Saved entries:
((

--- config.mk ---
export PLATFORM = sky130hd
export DESIGN_NAME = approx_single_float_multiplier
export DESIGN_NICKNAME = d
export VERILOG_FILES = /design/src/hw/rtl/asfm_pkg.sv /design/src/hw/rtl/approx_single_float_multiplier.sv /design/src/hw/rtl/asfm_split_mul.sv /design/src/hw/rtl/asfm_assemble.sv
export SDC_FILE = /design/constraint.sdc
export NUM_CORES = 1
export LEC_CHECK = 0
export BUFFER_PORTS_ARGS = -buffer_cell sky130_fd_sc_hd__buf_2
export CAP_MARGIN = 20
export CELL_PAD_IN_SITES_DETAIL_PLACEMENT = 0
export CELL_PAD_IN_SITES_GLOBAL_PLACEMENT = 1
export CORE_MARGIN = 8
export CORE_UTILIZATION = 30
export CTS_BUF_LIST = sky130_fd_sc_hd__clkbuf_4
export DETAILED_ROUTE_END_ITERATION = 6
export GPL_ROUTABILITY_DRIVEN = 0
export PLACE_DENSITY_LB_ADDON = 0.1
export SYNTH_ARGS = -nofsm -noshare
export SYNTH_HDL_FRONTEND = slang
export SYNTH_SLANG_ARGS = --single-unit
--- constraint.sdc ---
create_clock -name clock -period 10.15 [get_ports clock]
set_input_delay 1.5225 -clock clock [delete_from_list [all_inputs] [get_ports clock]]
set_output_delay 1.5225 -clock clock [all_outputs]
set_load 0.02 [all_outputs]
--- src/hw/rtl/asfm_pkg.sv ---
// Package: field widths and constants for the approximate float multiplier.
package asfm_pkg;
   localparam int unsigned WordWidth = 32;
   localparam int unsigned ExpBias   = 127;
   localparam logic [12:0] HiddenOne = 13'h1000;

   typedef logic [WordWidth-1:0] word_type;

   // Partial products handed from the multiply stage to the assembly stage.
   typedef struct packed {
      logic        sign;
      logic        zero_in;
      logic        exp_zero;
      logic [7:0]  exp_a;
      logic [7:0]  exp_b;
      logic [25:0] hh;
      logic [13:0] hl_sh;
      logic [13:0] lh_sh;
   } part_type;
endpackage

--- src/hw/rtl/approx_single_float_multiplier.sv ---
// Top level: approximate single-precision multiplier with stream ports.
// Usage:
//  - req_ channel carries one multiply transaction: tdata = {operand_b, operand_a}.
//  - rsp_ channel returns one product per transaction in tdata.
//  - Order: the operands are captured in the input register, and the product
//    is then captured in the result register, which drives rsp_tdata.
//  - Throughput: one transaction per cycle while the receiver does not stall;
//    the input and result registers each hold one item, set by the one-pass datapath.
//  - When the receiver stalls, the result register holds and the input
//    register fills; req_tready drops only when both are full.
//  - Reset (synchronous, active high) empties both registers.
//  - No rounding; overflow and underflow give a signed zero.
module approx_single_float_multiplier (
   input  logic        clock,
   input  logic        reset,
   input  logic        req_tvalid,
   output logic        req_tready,
   input  logic [63:0] req_tdata,   // [31:0] operand_a, [63:32] operand_b
   output logic        rsp_tvalid,
   input  logic        rsp_tready,
   output logic [31:0] rsp_tdata    // [31:0] product
);
   import asfm_pkg::*;

   logic      in_vld_ff, in_vld_in;
   word_type  a_ff, b_ff;
   logic      out_vld_ff, out_vld_in;
   word_type  res_ff;
   part_type  part;
   word_type  product;
   logic      advance;

   asfm_split_mul u_mul (.operand_a(a_ff), .operand_b(b_ff), .part(part));
   asfm_assemble  u_asm (.part(part), .product(product));

   // move from input register to result register when result is free
   assign advance    = in_vld_ff && (!out_vld_ff || rsp_tready);
   assign req_tready = !in_vld_ff || advance;
   assign in_vld_in  = (req_tvalid && req_tready) || (in_vld_ff && !advance);
   assign out_vld_in = advance || (out_vld_ff && !rsp_tready);

   always_ff @(posedge clock) begin
      if (reset) begin
         in_vld_ff  <= 1'b0;
         out_vld_ff <= 1'b0;
      end else begin
         in_vld_ff  <= in_vld_in;
         out_vld_ff <= out_vld_in;
      end
   end

   // payload registers
   always_ff @(posedge clock) begin
      if (req_tvalid && req_tready) begin
         a_ff <= req_tdata[31:0];
         b_ff <= req_tdata[63:32];
      end
      if (advance) begin
         res_ff <= product;
      end
   end

   assign rsp_tvalid = out_vld_ff;
   assign rsp_tdata  = res_ff;
endmodule

--- src/hw/rtl/asfm_split_mul.sv ---
// Significand split and partial product generation.
module asfm_split_mul (
   input  asfm_pkg::word_type operand_a,
   input  asfm_pkg::word_type operand_b,
   output asfm_pkg::part_type part
);
   import asfm_pkg::*;

   logic [12:0] ah, bh;
   logic [10:0] al, bl;
   logic [23:0] hl, lh;

   // high part carries the hidden one, low part is the bottom 11 bits
   always_comb begin
      ah = {1'b0, operand_a[22:11]} + HiddenOne;
      bh = {1'b0, operand_b[22:11]} + HiddenOne;
      al = operand_a[10:0];
      bl = operand_b[10:0];
      hl = ah * bl;
      lh = al * bh;
      part.sign     = operand_a[31] ^ operand_b[31];
      part.zero_in  = (operand_a[30:0] == '0) || (operand_b[30:0] == '0);
      part.exp_zero = (operand_a[30:23] == '0) || (operand_b[30:23] == '0);
      part.exp_a    = operand_a[30:23];
      part.exp_b    = operand_b[30:23];
      part.hh       = ah * bh;
      part.hl_sh    = {1'b0, hl[23:11]};
      part.lh_sh    = {1'b0, lh[23:11]};
   end
endmodule

--- src/hw/rtl/asfm_assemble.sv ---
// Sum, normalise, exponent range check and packing of the product.
module asfm_assemble (
   input  asfm_pkg::part_type part,
   output asfm_pkg::word_type product
);
   import asfm_pkg::*;

   logic [25:0] prod;
   logic [9:0]  exp_s;
   logic [22:0] frac;
   logic        in_range;

   always_comb begin
      prod  = part.hh + {12'd0, part.hl_sh} + {12'd0, part.lh_sh} + 26'd2;
      exp_s = part.exp_zero ? 10'd0
            : 10'({2'b0, part.exp_a} + {2'b0, part.exp_b} - 10'(ExpBias));
      // a product of two or more (bit 25 set) shifts one bit further and bumps the exponent
      if (prod[25]) begin
         exp_s = exp_s + 10'd1;
         frac  = prod[24:2];
      end else begin
         frac  = prod[23:1];
      end
      // bit 9 set means negative, bit 8 set means above 255
      in_range = !exp_s[9] && !exp_s[8];
      if (part.zero_in || !in_range) begin
         product = {part.sign, 31'd0};
      end else begin
         product = {part.sign, exp_s[7:0], frac};
      end
   end
endmodule

== Word-level counts from Yosys, hierarchy flattened ==
Cells that the tools add are included.
Operators by class
  bitwise gates (word level): 1
  reduce and logical (&&, ||, !) cells: 23
  muxes and demuxes: 3
  $add $sub $neg: 8
  $mul: 3
Operators with widths (count)
  $logic_not 31->1: 2
  $add 26x13->26: 2
  $add 12x13->13 const B: 2
  $add 26x2->26 const B: 1
  $mul 13x13->26: 1
  $mul 11x13->24: 1
  $mul 13x11->24: 1
  $mux 23: 1
  $mux 10: 2
  $logic_not 8->1: 2
  $add 10x1->10 const B: 1
  $sub 10x7->10 const B: 1
  $add 8x8->9: 1
  $logic_not 1->1: 7
  $logic_or 1x1->1: 7
  $logic_and 1x1->1: 5
  $xor 1x1->1: 1
Word-level totals
  output and inout bits: 34
  register bits: 98

== Longest topological paths before layout ==
Gate-level depths: netlist of the first run.
  depth in word-level cells: 10
  mapped depth: 46

== Hierarchy ==
From an unflattened synthesis of the first run, not the netlist that was laid out.
Unflattened totals
  cells, all modules: 2148
  area total of the unflattened synthesis: 19900.3 µm²
Modules (own cells, without submodules)
  asfm_split_mul: area an instance 14611.5 µm², times used 1, cells each 1722
  approx_single_float_multiplier: area an instance 2986.6 µm², times used 1, cells each 106
  asfm_assemble: area an instance 2302.2 µm², times used 1, cells each 320

== Worst setup path after synthesis of the first run ==
Ideal clock, no wire load.
  path type: flip-flop to flip-flop
  start point: reg b_ff[18]
  end point: reg res_ff[5] (netlist: rsp_tdata[5]) (data pin)
  buffers on the path: 2
  cell stages (with the launch flop): 39
  setup slack: -0.952 ns
  clock period less this slack: 11.102 ns
  data arrival time: 10.847 ns
  setup time: 0.256 ns
  cell sequence: edfxtp_1 clkbuf_1 nand2_1 fa_1 fa_1 fa_1 inv_1 fa_1 fa_1 ha_1 a21o_1 a21oi_1 o211ai_1 nand2_1 o2111ai_1 a221o_1 or3_1 a31oi_1 [... 3 more ...] inv_1 fa_1 fa_1 inv_1 fa_1 inv_1 fa_1 inv_1 ha_1 a2111oi_2 o31a_2 a21oi_1 o41ai_2 a21oi_2 nor4_2 mux2i_2 buf_4 a21oi_1
On the way
  cells in the longest elaborated chain, start to end: 10
  elaborated cells on any way between the ends: 15
  classes of those cells: add/sub (4); mul (2); mux (2); reduce/logical (7)
Ends and longest elaborated chain
  start, declared: RTL line approx_single_float_multiplier.sv:26  | word_type a_ff, b_ff;
  start signal, assigned: RTL line approx_single_float_multiplier.sv:56  | b_ff <= req_tdata[63:32];
  $add 12x13->13: RTL line asfm_split_mul.sv:16  | bh = {1'b0, operand_b[22:11]} + HiddenOne;
  $mul 13x13->26: RTL line asfm_split_mul.sv:26  | part.hh = ah * bh;
  $add 26x13->26 (2 in series): RTL line asfm_assemble.sv:14  | prod = part.hh + {12'd0, part.hl_sh} + {12'd0, part.lh_sh} + 26'd2;
  $add 26x2->26: RTL line asfm_assemble.sv:14
  $mux 10: RTL line asfm_assemble.sv:18  | if (prod[25]) begin
  $logic_not 1->1: RTL line asfm_assemble.sv:25  | in_range = !exp_s[9] && !exp_s[8];
  $logic_and 1x1->1: RTL line asfm_assemble.sv:25
  $logic_not 1->1: RTL line asfm_assemble.sv:26  | if (part.zero_in || !in_range) begin
  $logic_or 1x1->1: RTL line asfm_assemble.sv:26
  end signal, assigned: RTL line approx_single_float_multiplier.sv:59  | res_ff <= product;
  end, declared: RTL line approx_single_float_multiplier.sv:28  | word_type res_ff;
Several ways; a longest one is shown, not always the timed one.
A chain may end at the register's enable or synchronous reset.

== Worst setup path after layout of the first run ==
  start point: reg a_ff[5]
  end point: reg res_ff[8] (netlist: rsp_tdata[8]) (data pin)
On the way
  cells in the longest elaborated chain, start to end: 8
  elaborated cells on any way between the ends: 12
  classes of those cells: add/sub (2); mul (1); mux (2); reduce/logical (7)
Ends and longest elaborated chain
  start, declared: RTL line approx_single_float_multiplier.sv:26
  start signal, assigned: RTL line approx_single_float_multiplier.sv:55  | a_ff <= req_tdata[31:0];
  $mul 11x13->24: RTL line asfm_split_mul.sv:20  | lh = al * bh;
  $add 26x13->26: RTL line asfm_assemble.sv:14
  $add 26x2->26: RTL line asfm_assemble.sv:14
  $mux 10: RTL line asfm_assemble.sv:18
  $logic_not 1->1: RTL line asfm_assemble.sv:25
  $logic_and 1x1->1: RTL line asfm_assemble.sv:25
  $logic_not 1->1: RTL line asfm_assemble.sv:26
  $logic_or 1x1->1: RTL line asfm_assemble.sv:26
Several ways; a longest one is shown, not always the timed one.

==> metrics, run 1 <==
Core ar.=between 60000 and 70000 um2; CTS Buf Count=9; Antenna Nets Post-Route=0; count of final setup violators=31; number of synthesized flops with an enable pin=96; Worst-path clk slew=roughly 0.23 ns; Placed Area=between 20000 and 25000 um2; Yosys top cell by area=fa_1; Post-Syn Area=19200 um2; DR vias=~14000; first-pass GRT wire length=92900 um; status=finished, violations left; worst setup margin=-0.823 ns; Worst Setup End Kind=flop; top cells by area, synth=fa_1 (35%), edfxtp_1 (15%), ha_1 (14%); Critical Path Start Type=flop; hold slack final=approximately 0.54 ns; WP data required=roughly 11 ns; slew at the pin with the worst max-slew slack=0.980 ns; Synth cell types=75; TritonCTS clock tree=done; clock sinks=slightly below 100; fraction of synthesis flops using an asynchronous set or reset pin=0; syn nets=2642; DRC violations left=0; cell mode on critical path=fa_1; Die Y=around 270 um; vias in the first global route=between 15000 and 20000; Warnings, synthesis=0; min-delay worst type=flop to flop; FMAX=91.1 MHz; register area share after synthesis=0.152; WL/cell=approximately 18 um; slew margin rel.=0.345; gr usage total=0.164; Critical Path Fanout Max=7; area of the multi-input gates=about 15000 um2; Hold Vio Cnt, Final=0; crit-path max cell delay=about 0.58 ns; initial core utilization=0.301; Min Clock Period, post-route=roughly 11 ns; Area Overhead vs Synth=21.0%; CTS root buf=clkbuf_4; CP Class=flop to flop; nets=2937; CTS Hold Buffers Added=0; CP max-delay cell=fa_1; # port buffers=just over 100; ys flop type=edfxtp_1; violated checks=setup timing; share of layout cells above drive strength 1=0.201; MaxCap Viol Count=0; final max-slew violation count=0; routed wire length=just under 60000 um; unrepaired setup endpoints after global routing=yes; DRT Pass-1 Iters=5; largest net degree at the start of global routing=65; Via density=4.48; Die ar.=roughly 72000 um2; total grt overflow=0; Max Buffers Root-to-Sink=2; Seq. cell area=2920 um2; htree depth=3; Worst EP arrival=~11 ns; cells after synthesis=2020; Synth Area per Inst=9.52 um2; Fill cells=about 6600; WP buf/inv=11; Worst Skew=between 0.06 and 0.07 ns; initial DRC count=~530; die span in x=269 um; post-DP HPWL=48300 um; Synth top area share=0.353; Design Area, Final=approximately 23000 um2; row count=93; number of synthesized register bits=98; Tcrit/Tclk final=1.08; Worst path top cell family by delay=adder cells; clock latency at the later pin of the worst-skew pair=~0.64 ns; initial antenna violation count=3; # IOs=just over 100
-- final timing paths --
path / cells past startpoint / to / slack, ns / from
worst max-delay path: 40 / rsp_tdata[8] / -0.82 / a_ff[5]
worst min-delay path: 2 / rsp_tvalid / 0.54 / in_vld_ff
worst max register to register: 40 / rsp_tdata[8] / -0.82 / a_ff[5]
worst min register to register: 2 / rsp_tvalid / 0.54 / in_vld_ff
-- layer usage --
metal | GRT usage | wire length [um] | up-vias
li1 | - | - | 6824
met5 | 0 | 0 | -
met1 | 0.225 | 27300 | 7202
met2 | 0.279 | 28500 | 180
met3 | 0.0149 | 1430 | 28
met4 | 0.0330 | 738 | 0
-- stage by stage --
stage	setup TNS, ns	setup slack [ns]	std cells	utilization
after floorplan	-10.27	-0.350	2020	-
after global placement	-32.55	-1.07	3135	0.354
after detailed placement	-34.67	-1.15	3135	0.354
after CTS	-28.84	-0.966	3169	0.361
after global routing	-40.12	-1.32	3176	0.364
final	-24.62	-0.823	3178	0.364
-- flip-flops by register name, indices dropped and copies added, names as in the netlist --
register,flops
a_ff,32
rsp_tdata,32
b_ff,32
rsp_tvalid,1
in_vld_ff,1
-- cell type report --
class                           count  area share
Tap cell                          855      0.0460
Clock buffer                        9     0.00290
Clock inverter                      7     0.00350
Sequential cell                    98       0.126
Antenna cell                        3    0.000323
Inverter                          444      0.0716
Multi-Input combinational cell   1396       0.630
Timing Repair Buffer              366       0.120
-- what timing repair did --
| item | CTS | global route |
|---|---|---|
| endpoints found under the setup margin | 31 | 31 |
| setup buffers | 16 | 4 |
| pin swaps | 10 | 8 |
| cloned | 2 | 1 |
| resized for setup | 19 | 30 |
-- worst reg2reg max path, delay by kind of cell, from the launching register on --
family,cells,cell delay (ns)
flip-flops,1,0.53
adder cells (fa/ha/maj),13,5.72
buffers and inverters,11,1.01
XOR/XNOR,1,0.17
multiplexers,1,0.30
AND/OR/NAND/NOR,3,0.89
AO/OA/AOI/OAI,11,2.10
-- cells in the final DEF (no fill, tap or decap), types with 35 or more instances in the layout --
cell type  instances
a21oi_1           46
and2_1           180
buf_2            101
buf_4            236
edfxtp_1          96
fa_1             336
ha_1             209
inv_1            439
nand2_1          279
nor2_1            43
xnor2_1           35
-- kinds of logic after synthesis --
group / Yosys count / synth area share
AND/OR/NAND/NOR: 610 / 0.158
adder cells (fa/ha/maj): 554 / 0.493
buffers and inverters: 526 / 0.104
AO/OA/AOI/OAI: 164 / 0.0596
flip-flops: 98 / 0.152
XOR/XNOR: 63 / 0.0309
multiplexers: 5 / 0.00280
-- cells in the mapped netlist, types with 15 or more instances --
cell and count:
nand2_1 280, a21o_1 21, ha_1 215, nor4_1 15
edfxtp_1 96, fa_1 339, nor2_1 45, xnor2_1 38
o21ai_0 15, inv_1 443, a21oi_1 61, nand3_1 17
clkbuf_1 75, and2_1 183, xor2_1 21
Power of run 1 is left out: the tool's default activity adds up to more than one toggle a clock period on the data nets, which glitch-free logic cannot reach.
==> run 2: changes to the inputs <==
--- a/config.mk
+++ b/config.mk
@@ -5,12 +5,12 @@
 export SDC_FILE = /design/constraint.sdc
 export NUM_CORES = 1
 export LEC_CHECK = 0
-export BUFFER_PORTS_ARGS = -buffer_cell sky130_fd_sc_hd__buf_2
+export BUFFER_PORTS_ARGS = -buffer_cell sky130_fd_sc_hd__clkbuf_2
 export CAP_MARGIN = 20
 export CELL_PAD_IN_SITES_DETAIL_PLACEMENT = 0
 export CELL_PAD_IN_SITES_GLOBAL_PLACEMENT = 1
 export CORE_MARGIN = 8
-export CORE_UTILIZATION = 30
+export CORE_UTILIZATION = 46
 export CTS_BUF_LIST = sky130_fd_sc_hd__clkbuf_4
 export DETAILED_ROUTE_END_ITERATION = 6
 export GPL_ROUTABILITY_DRIVEN = 0
==> run 2 against run 1 <==
The flow still finishes with violations (setup timing). Via count grew 2.3%. Core utilization increased by 18 points. Die area fell by 33%. Wire length down 11%. Critical path depth unchanged. Fmax increased by 0.34%. Global-route usage is 6.1 points higher. Sequential cell count stayed put. Non-clock buffer count shrank 4. First-iteration DRC count is 24% higher. Worst hold slack got worse by 0.010 ns. Cell count shrank 10%.
==> metrics, run 2 (synthesis gave the netlist of run 1 again) <==
status=finished, violations left; violated checks=setup timing; row count=75; WP data required=roughly 11 ns; Worst Setup End Kind=flop; first-pass GRT wire length=approximately 84000 um; hold slack final=roughly 0.53 ns; cell mode on critical path=fa_1; CTS root buf=clkbuf_4; # port buffers=101; most frequent cells in the layout=inv_1 (439), fa_1 (337), nand2_1 (276); Worst Skew=roughly 0.048 ns; Die Y=roughly 220 um; Antenna Nets Post-Route=0; Via density=5.10; worst setup margin=-0.786 ns; final max-slew violation count=0; DRT Pass-1 Iters=4; Worst-path clk slew=about 0.22 ns; nets=a little under 3000; initial core utilization=0.463; die span in x=approximately 220 um; reg2reg end=rsp_tdata[21]; Max Buffers Root-to-Sink=2; Min Clock Period, post-route=10.94 ns; MaxCap Viol Count=0; htree depth=3; # IOs=between 100 and 150; largest net degree at the start of global routing=65; gr usage total=0.224; WL/cell=18.0 um; Finished Core Util=0.544; FMAX=between 90 and 100 MHz; min-delay worst type=flop to flop; CP Class=flop to flop; Critical Path Fanout Max=8; DR vias=between 10000 and 15000; routed wire length=about 50000 um; Area Overhead vs Synth=17.7%; vias in the first global route=approximately 16000; CP max-delay cell=edfxtp_1; Design Area, Final=about 23000 um2; clock sinks=between 90 and 100; initial DRC count=653; WP buf/inv=10; Core ar.=41600 um2; CTS Buf Count=9; CTS Hold Buffers Added=0; slew at the pin with the worst max-slew slack=approximately 1.0 ns; total grt overflow=0; Hold Vio Cnt, Final=0; post-DP HPWL=42900 um; Worst path top cell family by delay=adder cells; Placed Area=22100 um2; dpl cells=around 2800; Die ar.=around 50000 um2; HP Start=in_vld_ff; worst r2r path cells=40; clock latency at the later pin of the worst-skew pair=between 0.6 and 0.7 ns; hold path depth=2; commonest non-fill, non-tap cell in the layout=inv_1; Critical Path Start Type=flop; final non-filler cell total=2858; slew margin rel.=0.330; worst hold endpoint=rsp_tvalid; unrepaired setup endpoints after global routing=yes; share of layout cells above drive strength 1=0.196; TritonCTS clock tree=done; count of final setup violators=31; R2R Setup Slk=-0.79 ns; r2r startpoint=b_ff[17]; DRC violations left=0; crit-path max cell delay=0.57 ns; Worst EP arrival=between 10 and 15 ns; Tcrit/Tclk final=1.08; initial antenna violation count=2
## run 2: what timing repair did
item / in CTS / in global routing
resized for setup: 11 / 19
gates cloned: 1 / 1
pin swaps: 4 / 10
buffers inserted: 18 / 5
endpoints found under the setup margin: 31 / 31
## run 2: stage by stage
step                setup TNS [ns]  worst slack (ns)
floorplan                   -10.27            -0.350
global route                -36.31             -1.21
detailed placement          -25.12            -0.831
finish                      -23.48            -0.786
global placement            -22.36            -0.742
CTS                         -24.44            -0.822
## run 2: worst max-delay path by stage
stage / from / endpoint / slack (ns) / depth (start not counted)
floorplan: a_ff[5] / rsp_tdata[5] / -0.35 / 41
detailed placement: b_ff[14] / rsp_tdata[3] / -0.83 / 38
CTS: b_ff[17] / rsp_tdata[13] / -0.82 / 38
finish: b_ff[17] / rsp_tdata[21] / -0.79 / 40
global route: b_ff[17] / rsp_tdata[19] / -1.21 / 40
global placement: a_ff[2] / rsp_tdata[3] / -0.74 / 37
## run 2: per-layer routing
metal / part of all wire / GRT usage / wire length (um) / vias to the layer above
li1: - / - / - / 6808
met2: 0.51 / 0.389 / 26200 / 271
met1: 0.43 / 0.289 / 22000 / 7434
met3: 0.042 / 0.0340 / 2150 / 54
met4: 0.020 / 0.0613 / 1040 / 0
met5: 0 / 0 / 0 / -
## run 2: final cells by class
| class | count | area, um2 |
|---|---|---|
| timing repair buffer | 362 | 2650 |
| clock inverter | 7 | 65.1 |
| fill | 3860 | 18900 |
| antenna | 3 | 7.51 |
| sequential | 98 | 2920 |
| multi-input combinational | 1396 | 14600 |
| tap | 539 | 674 |
| inverter | 444 | 1670 |
| clock buffer | 9 | 67.6 |
## run 2: worst min-delay path, delay by kind of cell (launching register included)
kind / cells / cell delay, ns
and+or+nand+nor: 2 / 0.14
DFF: 1 / 0.37
Power of run 2 is left out for the same reason.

))

_Directions_
Could you find every line in the records above that contains the word "declared" and copy it?

_Final answer_
  start, declared: RTL line approx_single_float_multiplier.sv:26  | word_type a_ff, b_ff;
  end, declared: RTL line approx_single_float_multiplier.sv:28  | word_type res_ff;
  start, declared: RTL line approx_single_float_multiplier.sv:26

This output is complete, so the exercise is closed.